File: config.mk
export PLATFORM = sky130hd
export DESIGN_NAME = nco_pwl_sine
export DESIGN_NICKNAME = d
export VERILOG_FILES = /design/src/rtl/nco_pkg.sv /design/src/rtl/nco_phase_path.sv /design/src/rtl/nco_seg_rom.sv /design/src/rtl/nco_interp.sv /design/src/rtl/nco_pwl_sine.sv
export SDC_FILE = /design/constraint.sdc
export NUM_CORES = 1
export LEC_CHECK = 0
export BUFFER_PORTS_ARGS = -buffer_cell sky130_fd_sc_hd__buf_2
export CORE_ASPECT_RATIO = 0.75
export CORE_MARGIN = 3
export CORE_UTILIZATION = 60
export CTS_CLUSTER_SIZE = 28
export DETAILED_ROUTE_END_ITERATION = 12
export PLACE_DENSITY = 0.85
export SLEW_MARGIN = 40
export SYNTH_ARGS = -nofsm -noshare
export SYNTH_HDL_FRONTEND = slang
export SYNTH_SLANG_ARGS = --single-unit
File: constraint.sdc
create_clock -name clk -period 23.7 [get_ports clk]
set_input_delay 2.37 -clock clk [delete_from_list [all_inputs] [get_ports clk]]
set_output_delay 2.37 -clock clk [all_outputs]
set_load 0.005 [all_outputs]
File: src/rtl/nco_pkg.sv
package nco_pkg;

    // Eight straight-line segments per quarter wave.
    localparam int SEG_BITS = 3;
    localparam int ROM_AW   = SEG_BITS + 1;
    localparam int ROM_DEPTH = 1 << ROM_AW;

    typedef enum logic {
        SLOT_START = 1'b0,
        SLOT_END   = 1'b1
    } slot_e;

    typedef struct packed {
        logic [1:0]          quad;
        logic [SEG_BITS-1:0] seg;
    } seg_sel_t;

    // Knot amplitudes sin(k*pi/16) in 16-bit unsigned full scale.
    // Indices at and beyond the last knot read full scale.
    function automatic logic [15:0] knot_q16(input logic [ROM_AW-1:0] k);
        logic [15:0] v;
        case (k)
            4'd0:    v = 16'd0;
            4'd1:    v = 16'd12785;
            4'd2:    v = 16'd25079;
            4'd3:    v = 16'd36409;
            4'd4:    v = 16'd46340;
            4'd5:    v = 16'd54490;
            4'd6:    v = 16'd60546;
            4'd7:    v = 16'd64276;
            default: v = 16'd65535;
        endcase
        return v;
    endfunction

endpackage

File: src/rtl/nco_phase_path.sv
module nco_phase_path
    import nco_pkg::*;
#(
    parameter int PHASE_W = 16
) (
    input  logic                       clk,
    input  logic                       rst,
    input  logic                       adv,
    input  logic [PHASE_W-1:0]         tune,
    input  logic [PHASE_W-1:0]         offs,
    output seg_sel_t                   sel,
    output logic [PHASE_W-3-SEG_BITS:0] frac
);
    localparam int FOLD_W = PHASE_W - 2;
    localparam int FRAC_W = FOLD_W - SEG_BITS;

    logic [PHASE_W-1:0] acc;
    logic [PHASE_W-1:0] phase;
    logic [1:0]         quad;
    logic [FOLD_W-1:0]  rest;
    logic [FOLD_W-1:0]  folded;

    always_comb begin
        phase  = acc + offs;
        quad   = phase[PHASE_W-1 -: 2];
        rest   = phase[FOLD_W-1:0];
        // Quadrants 2 and 4 run backwards: complement the in-quadrant phase.
        folded = quad[0] ? ~rest : rest;
    end

    always_ff @(posedge clk) begin
        if (rst) begin
            acc  <= '0;
            sel  <= '0;
            frac <= '0;
        end else if (adv) begin
            acc      <= acc + tune;
            sel.quad <= quad;
            sel.seg  <= folded[FOLD_W-1 -: SEG_BITS];
            frac     <= folded[FRAC_W-1:0];
        end
    end

endmodule

File: src/rtl/nco_seg_rom.sv
module nco_seg_rom
    import nco_pkg::*;
#(
    parameter int OUT_W = 16
) (
    input  logic              clk,
    input  logic              rst,
    input  logic [ROM_AW-1:0] addr,
    output logic [OUT_W-2:0]  data
);
    localparam int AMP_W = OUT_W - 1;
    localparam int RSH   = 17 - OUT_W;

    logic [AMP_W-1:0] mem [ROM_DEPTH];

    for (genvar k = 0; k < ROM_DEPTH; k++) begin : g_knot
        assign mem[k] = AMP_W'(knot_q16(ROM_AW'(k)) >> RSH);
    end

    // Single registered read port: one access per clock.
    always_ff @(posedge clk) begin
        if (rst) data <= '0;
        else     data <= mem[addr];
    end

endmodule

File: src/rtl/nco_interp.sv
module nco_interp #(
    parameter int OUT_W  = 16,
    parameter int FRAC_W = 11
) (
    input  logic                    clk,
    input  logic                    rst,
    input  logic                    fire,
    input  logic [OUT_W-2:0]        start_q,
    input  logic [OUT_W-2:0]        end_q,
    input  logic [FRAC_W-1:0]       frac,
    input  logic                    neg,
    output logic signed [OUT_W-1:0] sample,
    output logic                    valid
);
    localparam int AMP_W = OUT_W - 1;
    localparam int W     = AMP_W + FRAC_W + 3;
    localparam int MAXV  = (1 << (OUT_W - 1)) - 1;
    localparam logic signed [W-1:0] MAX_W = W'(MAXV);

    logic signed [W-1:0] q0_w, q1_w, fr_w, slope_w, prod_w, step_w, mag_w, res_w, sat_w;

    always_comb begin
        q0_w    = $signed({{(W-AMP_W){1'b0}}, start_q});
        q1_w    = $signed({{(W-AMP_W){1'b0}}, end_q});
        fr_w    = $signed({{(W-FRAC_W){1'b0}}, frac});
        slope_w = q1_w - q0_w;
        prod_w  = slope_w * fr_w;
        step_w  = prod_w >>> FRAC_W;
        mag_w   = q0_w + step_w;
        res_w   = neg ? -mag_w : mag_w;
        if (res_w > MAX_W)       sat_w = MAX_W;
        else if (res_w < -MAX_W) sat_w = -MAX_W;
        else                     sat_w = res_w;
    end

    always_ff @(posedge clk) begin
        if (rst) begin
            sample <= '0;
            valid  <= 1'b0;
        end else begin
            valid <= fire;
            if (fire) sample <= sat_w[OUT_W-1:0];
        end
    end

endmodule

File: src/rtl/nco_pwl_sine.sv
module nco_pwl_sine
    import nco_pkg::*;
#(
    parameter int PHASE_W = 16,
    parameter int OUT_W   = 16
) (
    input  logic                    clk,
    input  logic                    rst,
    input  logic [PHASE_W-1:0]      tune_word,
    input  logic [PHASE_W-1:0]      phase_offset,
    output logic signed [OUT_W-1:0] sample_o,
    output logic                    sample_valid_o
);
    localparam int FRAC_W = PHASE_W - 2 - SEG_BITS;

    slot_e              slot;
    logic [1:0]         fill;
    seg_sel_t           sel;
    logic [FRAC_W-1:0]  frac;
    logic [ROM_AW-1:0]  rom_addr;
    logic [OUT_W-2:0]   rom_q;
    logic [OUT_W-2:0]   hold_q;
    logic [FRAC_W-1:0]  s2_frac;
    logic               s2_neg;
    logic               fire;

    // Two-cycle slot: START edge captures a phase, END edge finishes a sample.
    always_ff @(posedge clk) begin
        if (rst) begin
            slot <= SLOT_START;
            fill <= '0;
        end else begin
            slot <= (slot == SLOT_START) ? SLOT_END : SLOT_START;
            if (!(&fill)) fill <= fill + 2'd1;
        end
    end

    nco_phase_path #(.PHASE_W(PHASE_W)) u_phase (
        .clk  (clk),
        .rst  (rst),
        .adv  (slot == SLOT_START),
        .tune (tune_word),
        .offs (phase_offset),
        .sel  (sel),
        .frac (frac)
    );

    // END edge reads the segment start; START edge reads the segment end.
    assign rom_addr = {1'b0, sel.seg} + ROM_AW'(slot == SLOT_START);

    nco_seg_rom #(.OUT_W(OUT_W)) u_rom (
        .clk  (clk),
        .rst  (rst),
        .addr (rom_addr),
        .data (rom_q)
    );

    // One-cycle delay of the start knot plus the sample's side data.
    always_ff @(posedge clk) begin
        if (rst) begin
            hold_q  <= '0;
            s2_frac <= '0;
            s2_neg  <= 1'b0;
        end else if (slot == SLOT_START) begin
            hold_q  <= rom_q;
            s2_frac <= frac;
            s2_neg  <= sel.quad[1];
        end
    end

    assign fire = (slot == SLOT_END) && (&fill);

    nco_interp #(.OUT_W(OUT_W), .FRAC_W(FRAC_W)) u_interp (
        .clk     (clk),
        .rst     (rst),
        .fire    (fire),
        .start_q (hold_q),
        .end_q   (rom_q),
        .frac    (s2_frac),
        .neg     (s2_neg),
        .sample  (sample_o),
        .valid   (sample_valid_o)
    );

endmodule


==> out/metrics.yaml, run 1 <==
run:
  drv_cap: 0
worst_setup_path:
  cp_max_fo: 14
  end_kind: "flop"
  arrival_ps: 12550
  cp_common_cell: "fa_1"
  cp_slowest_stage_delay_ps: 540
  crit_type: "flop to flop"
  cp-start-kind: "flop"
  slowest_stage: "fa_1"
  required_ps: 23970
detailed_routing:
  detailroute.via_count: 10700
  drt_iter0_markers: 896
  drc: 0
  drt_wl_total_um: 30400
  final_antenna_net_count: 0
  avgViaCountPerCell: 5.78
  firstDrtPassIters: 5
  wl_per_cell_um: 16.4
sta:
  fin_crit_sh_pct: 51.8
  max_freq_mhz: 81.4
  rsz0062_at_grt: "no"
  worst_pin_slew_ps: 810
  min_period_ps: 12280
  max-slew-margin-rel_pct: 45.9
  slew_viol_final: 0
  fin_skew_ps: 8.32
  hold_viol: 0
  finalSetupViolCount: 0
  fin_setup_tns_ps: 0
clocking:
  post_cts_resized: 0
  htree_levels: 3
  clkTransAtPathRegs_ps: 70
  clk_latency_ps: 350
  cts_tree: "built"
  cts_buffers: 9
  ctsLongestPathBuffers: 2
  cts.sink_count: 93
  cts_hold_buf: 0
  postCtsSetupRepairBufs: 0
  root_buffer: "clkbuf_16"
placed_design:
  place_congestion: 0.899
  portBuffers: 50
  dp_hpwl_um: 23600
final_layout:
  final_cell_mix: "inv_1 (239), nand2_1 (189), fa_1 (164)"
  seq_area_um2: 1860
  drive_above_1_share_pct: 7.19
  nets: 1893
  nFillCells: 1716
  diodes: 0
  syn_to_final_growth_pct: 5.97
  final_common_cell: "inv_1"
  multi_input_area_um2: 10100
floorplan:
  initial_core_util_pct: 61.4
  die_area_um2: 23600
  die_x_um: 176
  ios: 51
  die_y_um: 134
  fp-row-count: 46
  core_area_um2: 21200
worst_hold_path:
  hold_class: "flop to flop"
synthesis:
  ys_types: 75
  synth_top_cell_area_share_pct: 25.2
  synth_seq_cells: 93
  synth_nets: 1886
  yosysSeqAreaShare_pct: 14.3
  synthesis.area_um2: 13000
  synth.area.top_cells: "fa_1 (25%), dfxtp_1 (14%), ha_1 (12%)"
  synthArstFlopShare_pct: 0
  yosysTopAreaCell: "fa_1"
  synth_edf_count: 0
  synth-warning-count: 0
  syn-instance-count: 1559
  syn_avg_cell_area_um2: 8.37
  ys.flop_type: "dfxtp_1"
grt:
  grt_max_degree: 96
  overflow: 0
  track_usage_pct: 26.6
  antenna_found_initial: 0
  grt_pass1_vias: 10800
  grt_pass1_wl_um: 51800
status:
  status: "complete, no violations"
[per-stage QoR]
step	cells	util [%]	hold slack [ps]	cell area, um2	setup slack (ps)
after floorplan	1559	-	440	13000	12960
after global placement	1843	63.4	456	13500	11950
after detailed placement	1843	63.6	474	13500	11490
after CTS	1859	65.0	486	13800	11390
after global routing	1859	65.1	501	13800	10640
final	1859	65.1	484	13800	11420
[critical path, delay by kind of cell (launching register included)]
kind	cells	cell delay [ps]
AOI/OAI and AO/OA	20	5070
xor gates and xnor gates	1	440
adders and majority gates	9	3740
buffers and inverters	5	430
DFF	1	340
muxes	1	130
and+or+nand+nor	9	2050
[area by class of cell]
class	count	share of cell area, %
multi-input cells	1165	73.0
clock buffers	10	1.73
flip-flops and latches	93	13.5
clock inverters	6	0.480
repair buffers	57	2.22
inverters	240	6.52
well taps	288	2.61
[synthesized netlist by cell type (8+ instances only)]
library cell / n
inv_1: 239
a21oi_1: 71
nand2_1: 189
nand3_1: 10
a21boi_0: 8
a21o_1: 19
xnor2_1: 68
xor2_1: 17
mux2i_1: 32
clkbuf_1: 56
o31ai_1: 9
o21ai_0: 39
nand2b_1: 17
o21a_1: 13
nor2_1: 139
nor3_1: 20
and2_1: 51
a211oi_1: 31
fa_1: 164
ha_1: 129
dfxtp_1: 93
nor2b_1: 25
[metal layers]
| layer | GRT usage, % | share of wire [%] | wire length (um) | up-vias |
|---|---|---|---|---|
| met2 | 42.5 | 46 | 14000 | 362 |
| met1 | 38.7 | 46 | 13900 | 5281 |
| li1 | - | - | - | 5056 |
| met4 | 5.10 | 1.6 | 474 | 0 |
| met5 | 0 | 0 | 0 | - |
| met3 | 4.02 | 6.7 | 2030 | 43 |
[state kept, by name, indices dropped and copies added (netlist names)]
name / flops
u_interp.valid: 1
fill: 2
u_rom.data: 15
s2_neg: 1
u_phase.sel: 4
u_phase.frac: 11
u_interp.sample: 16
s2_frac: 11
u_phase.acc: 16
hold_q: 15
slot: 1
[kinds of logic after synthesis]
group / after synthesis / share of synthesized area [%]
adder cells (fa/ha/maj): 293 / 37.5
multiplexers: 32 / 2.46
buffers and inverters: 301 / 8.76
XOR/XNOR: 87 / 5.96
AO/OA/AOI/OAI: 259 / 13.6
flip-flops: 93 / 14.3
AND/OR/NAND/NOR: 494 / 17.4
[worst paths after layout]
check                          startpoint                               to  slack (ps)  cells after the start
min          u_phase.frac[2]$_SDFFE_PP0N_     u_phase.frac[2]$_SDFFE_PP0N_         480                      2
min reg2reg  u_phase.frac[2]$_SDFFE_PP0N_     u_phase.frac[2]$_SDFFE_PP0N_         480                      2
max              u_rom.data[0]$_SDFF_PP0_  u_interp.sample[3]$_SDFFE_PP0P_       11420                     45
max reg2reg      u_rom.data[0]$_SDFF_PP0_  u_interp.sample[3]$_SDFFE_PP0P_       11420                     45
Power of run 1 is not shown: default switching activity piles up to over one toggle a cycle in this logic, so the estimate is an artifact.
==> inputs of run 2 (changes only) <==
- clock period: 23.7 -> 11.9 ns (I/O delays scaled with it)
==> run 2 against run 1 <==
Against the previous run:
- count of clock-buffer cells in the layout fell by 1
- first-iteration DRC count decreased by 8.1%
- sequential share of layout area down 0.11 points
- non-clock buffer count grew 15
- maximum frequency rose by 9.4%
- sequential cell count is the same
- critical endpoint is now u_interp.sample[11]$_SDFFE_PP0P_
==> out/metrics.yaml, run 2 (synthesis gave the netlist of run 1 again) <==
status:
  status: "complete, no violations"
worst_setup_path:
  end_kind: "flop"
  reg2regPathDepth: 45
  slowest_stage: "a2111oi_0"
  cp-start-kind: "flop"
  reg2reg_to: "u_interp.sample[11]$_SDFFE_PP0P_"
  cp_common_cell: "fa_1"
  cp_max_fo: 13
  arrival_ps: 11500
  cp_slowest_stage_delay_ps: 570
  r2r_setup_slack_ps: 670
  rr_startpoint: "hold_q[1]$_SDFFE_PP0N_"
  crit_type: "flop to flop"
  required_ps: 12170
final_layout:
  diodes: 0
  reg_top3: "u_interp.sample x16, u_phase.acc x16"
  drive_above_1_share_pct: 7.94
  final_cell_mix: "inv_1 (239), nand2_1 (189), fa_1 (164)"
  nets: 1908
  final_area_um2: 14000
  final_common_cell: "inv_1"
  syn_to_final_growth_pct: 7.06
detailed_routing:
  final_antenna_net_count: 0
  detailroute.via_count: 10800
  drt_wl_total_um: 30400
  drt_iter0_markers: 823
  drc: 0
  firstDrtPassIters: 8
  avgViaCountPerCell: 5.74
  wl_per_cell_um: 16.2
sta:
  fin_skew_ps: 12.6
  max_freq_mhz: 89.0
  worst_pin_slew_ps: 869
  hold_viol: 0
  slew_viol_final: 0
  fin_crit_sh_pct: 94.4
  min_period_ps: 11230
  finalSetupViolCount: 0
  max-slew-margin-rel_pct: 42.0
  rsz0062_at_grt: "no"
  fin_setup_tns_ps: 0
grt:
  grt_max_degree: 96
  grt_pass1_wl_um: 52000
  track_usage_pct: 26.7
  grt_pass1_vias: 10900
  overflow: 0
  antenna_found_initial: 0
floorplan:
  core_area_um2: 21200
  initial_core_util_pct: 61.4
  ios: 51
  die_x_um: 176
  die_area_um2: 23600
  fp-row-count: 46
  die_y_um: 134
clocking:
  clk_latency_ps: 350
  clkTransAtPathRegs_ps: 80
  cts_buffers: 9
  cts.sink_count: 93
  cts_hold_buf: 0
  cts_tree: "built"
  ctsLongestPathBuffers: 2
  htree_levels: 3
  root_buffer: "clkbuf_16"
placed_design:
  dp_hpwl_um: 24300
  portBuffers: 50
  place_congestion: 0.928
  placed_area_um2: 13600
worst_hold_path:
  hold_path_depth: 2
  hold_class: "flop to flop"
  min_from: "u_phase.frac[2]$_SDFFE_PP0N_"
  holdPathEnd: "u_phase.frac[2]$_SDFFE_PP0N_"
run:
  drv_cap: 0
-- run 2: changes by cell type in the layout (fill, tap and decap cells not counted), sizes merged --
cell	previous run	this run
clkbuf	10	9
clkinv	2	5
buf	57	72
clkinvlp	1	0
inv	243	242
-- run 2: per-layer routing --
layer	share of wire [%]	global-route usage [%]	wire (um)
met1	44	38.3	13500
met2	46	43.1	14000
met3	7.5	4.53	2290
met4	2.0	5.19	621
met5	0	0	0
-- run 2: cell type report --
| cell class | count | area, um2 |
|---|---|---|
| timing repair buffer | 72 | 444 |
| multi-input combinational | 1165 | 10100 |
| inverter | 240 | 901 |
| tap | 288 | 360 |
| clock inverter | 7 | 91.3 |
| fill | 1719 | 7270 |
| sequential | 93 | 1870 |
| clock buffer | 9 | 225 |
-- run 2: worst max path at each step --
stage,from,cells past startpoint,end
after floorplan,u_rom.data[0]$_SDFF_PP0_,46,u_interp.sample[4]$_SDFFE_PP0P_
after global placement,hold_q[1]$_SDFFE_PP0N_,46,u_interp.sample[5]$_SDFFE_PP0P_
after detailed placement,hold_q[1]$_SDFFE_PP0N_,45,u_interp.sample[11]$_SDFFE_PP0P_
after CTS,hold_q[1]$_SDFFE_PP0N_,46,u_interp.sample[11]$_SDFFE_PP0P_
after global routing,u_rom.data[0]$_SDFF_PP0_,46,u_interp.sample[12]$_SDFFE_PP0P_
final,hold_q[1]$_SDFFE_PP0N_,45,u_interp.sample[11]$_SDFFE_PP0P_
-- run 2: metrics by stage --
stage	cells	hold WS, ps	utilization [%]	worst slack [ps]
final	1874	465	65.8	670
after global routing	1874	488	65.8	35.1
after CTS	1872	466	65.4	255
after detailed placement	1856	455	63.9	328
after global placement	1856	453	63.9	723
after floorplan	1559	440	-	1160
-- run 2: what timing repair did --
action,4_1_cts,5_1_grt
setup buffers,0,2
setup endpoints to repair,0,16
hold endpoints to repair,0,0
resized for setup,0,12
-- run 2: critical path: cells and delay by family, from the launching register on --
family	cells	cell delay, ps
buffers and inverters	6	600
DFF	1	400
AOI/OAI and AO/OA	18	4440
and+or+nand+nor	11	1900
adders and majority gates	8	3490
muxes	1	140
xor gates and xnor gates	1	140
Power of run 2 is left out for the same reason.
==> inputs of run 3 (changes only) <==
- MAX_ROUTING_LAYER: not set -> met4
- RECOVER_POWER: not set -> 50
==> run 3 against run 2 <==
Against the previous run:
- sequential share of layout area hardly changed
- non-clock buffer count decreased by 1
- maximum frequency hardly changed
- via count is 0.55% lower
- hold slack better by 17 ps
- final area is 0.36% lower
- clock skew is 1.3 ps lower
- die area did not move
- global-route usage is 1.0 points higher
- count of clock-buffer cells in the layout up 2
- critical path depth up 2
- largest cell class unchanged
- highest routed layer unchanged
==> out/metrics.yaml, run 3 (synthesis gave the netlist of run 1 again) <==
final_layout:
  final_common_cell: "inv_1"
  diodes: 0
  syn_to_final_growth_pct: 6.68
  nets: 1907
  final_cell_mix: "inv_1 (239), nand2_1 (189), fa_1 (164)"
  reg_top3: "u_interp.sample x16, u_phase.acc x16"
  drive_above_1_share_pct: 7.00
floorplan:
  fp-row-count: 46
  ios: 51
  die_area_um2: 23600
  initial_core_util_pct: 61.4
  die_y_um: 134
  core_area_um2: 21200
  die_x_um: 176
sta:
  max-slew-margin-rel_pct: 44.9
  max_freq_mhz: 89.0
  fin_crit_sh_pct: 94.4
  finalSetupViolCount: 0
  hold_viol: 0
  fin_skew_ps: 11.3
  fin_setup_tns_ps: 0
  worst_pin_slew_ps: 825
  slew_viol_final: 0
  min_period_ps: 11230
worst_setup_path:
  rr_startpoint: "hold_q[1]$_SDFFE_PP0N_"
  reg2reg_to: "u_interp.sample[14]$_SDFFE_PP0P_"
  cp-start-kind: "flop"
  startpoint: "hold_q[1]$_SDFFE_PP0N_"
  reg2regPathDepth: 47
  crit_type: "flop to flop"
  slowest_stage: "fa_1"
  arrival_ps: 11510
  end_kind: "flop"
  cp_max_fo: 14
  required_ps: 12170
  cp_slowest_stage_delay_ps: 560
  cp-endpoint: "u_interp.sample[14]$_SDFFE_PP0P_"
  r2r_setup_slack_ps: 670
status:
  status: "complete, no violations"
placed_design:
  place_congestion: 0.947
  portBuffers: 50
  dp_hpwl_um: 24100
grt:
  globalRouteMet3Util_pct: 4.64
  grt_pass1_wl_um: 52100
  track_usage_pct: 27.8
  top_usage_layer: "met2"
  use_met1_pct: 38.7
  grt_max_degree: 96
  use_met2_pct: 43.0
  overflow: 0
  grt_pass1_vias: 10800
  antenna_found_initial: 0
clocking:
  cts_tree: "built"
  root_buffer: "clkbuf_16"
  cts.sink_count: 93
  ctsLongestPathBuffers: 2
  htree_levels: 3
  cts_hold_buf: 0
  cts_buffers: 9
  clkTransAtPathRegs_ps: 80
  clk_latency_ps: 360
detailed_routing:
  final_antenna_net_count: 0
  drt_wl_total_um: 30800
  drt_iter0_markers: 826
  firstDrtPassIters: 7
  wl_per_cell_um: 16.4
  drc: 0
  detailroute.via_count: 10700
  avgViaCountPerCell: 5.71
worst_hold_path:
  hold_class: "flop to flop"
run:
  drv_cap: 0
==> run 3: changes by cell type in the layout (fill, tap and decap cells not counted), moves of 2 or more <==
cell / before / now
clkinv_8: 4 / 0
a21boi_1: 3 / 5
a21boi_0: 5 / 3
buf_2: 50 / 36
clkbuf_1: 0 / 14
clkbuf_8: 0 / 2
==> run 3: how the worst min path moves through the flow <==
stage	depth (start not counted)	end	startpoint	slack, ps
after floorplan	2	u_phase.frac[2]$_SDFFE_PP0N_	u_phase.frac[2]$_SDFFE_PP0N_	440
after global placement	2	u_phase.frac[4]$_SDFFE_PP0N_	u_phase.frac[4]$_SDFFE_PP0N_	450
after detailed placement	2	u_phase.frac[4]$_SDFFE_PP0N_	u_phase.frac[4]$_SDFFE_PP0N_	470
after CTS	2	u_phase.frac[4]$_SDFFE_PP0N_	u_phase.frac[4]$_SDFFE_PP0N_	480
after global routing	2	u_phase.frac[8]$_SDFFE_PP0N_	u_phase.frac[8]$_SDFFE_PP0N_	510
final	2	u_phase.frac[4]$_SDFFE_PP0N_	u_phase.frac[4]$_SDFFE_PP0N_	480
==> run 3: critical path: cells and delay by family, from the launching register on <==
kind	cells	cell delay [ps]
DFF	1	390
buffers and inverters	8	910
adders and majority gates	8	3440
AOI/OAI and AO/OA	25	5050
and+or+nand+nor	6	1370
==> run 3: area by class of cell <==
type | instances | area, um2
Clock buffer | 11 | 253
Clock inverter | 5 | 42.5
Fill cell | 1699 | 7320
Inverter | 240 | 901
Multi-Input combinational cell | 1165 | 10100
Sequential cell | 93 | 1870
Tap cell | 288 | 360
Timing Repair Buffer | 71 | 419
==> run 3: layer usage <==
metal / up-vias / share of wire (%)
li1: 5093 / -
met1: 5195 / 45
met2: 357 / 46
met3: 46 / 6.9
met4: 0 / 1.6
met5: - / 0
==> run 3: through the flow <==
stage / hold slack (ps) / utilization [%] / cells / setup WS [ps] / cell area (um2)
2_1_floorplan: 440 / - / 1559 / 1160 / 13000
3_3_place_gp: 454 / 63.8 / 1854 / 722 / 13600
3_5_place_dp: 472 / 63.9 / 1854 / 163 / 13600
4_1_cts: 483 / 65.3 / 1870 / 48.1 / 13900
5_1_grt: 508 / 65.5 / 1873 / -75.7 / 13900
6_report: 481 / 65.5 / 1873 / 666 / 13900
==> run 3: repair_timing <==
item	in CTS	in global routing
setup endpoints to repair	0	16
gates resized for setup	0	15
buffers inserted	0	3
Power of run 3 is left out for the same reason.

◆ Task goal: Where does the word "netlist" occur in the data? Copy every line that has it.

◆ Completed exercise:
[synthesized netlist by cell type (8+ instances only)]
[state kept, by name, indices dropped and copies added (netlist names)]
==> out/metrics.yaml, run 2 (synthesis gave the netlist of run 1 again) <==
==> out/metrics.yaml, run 3 (synthesis gave the netlist of run 1 again) <==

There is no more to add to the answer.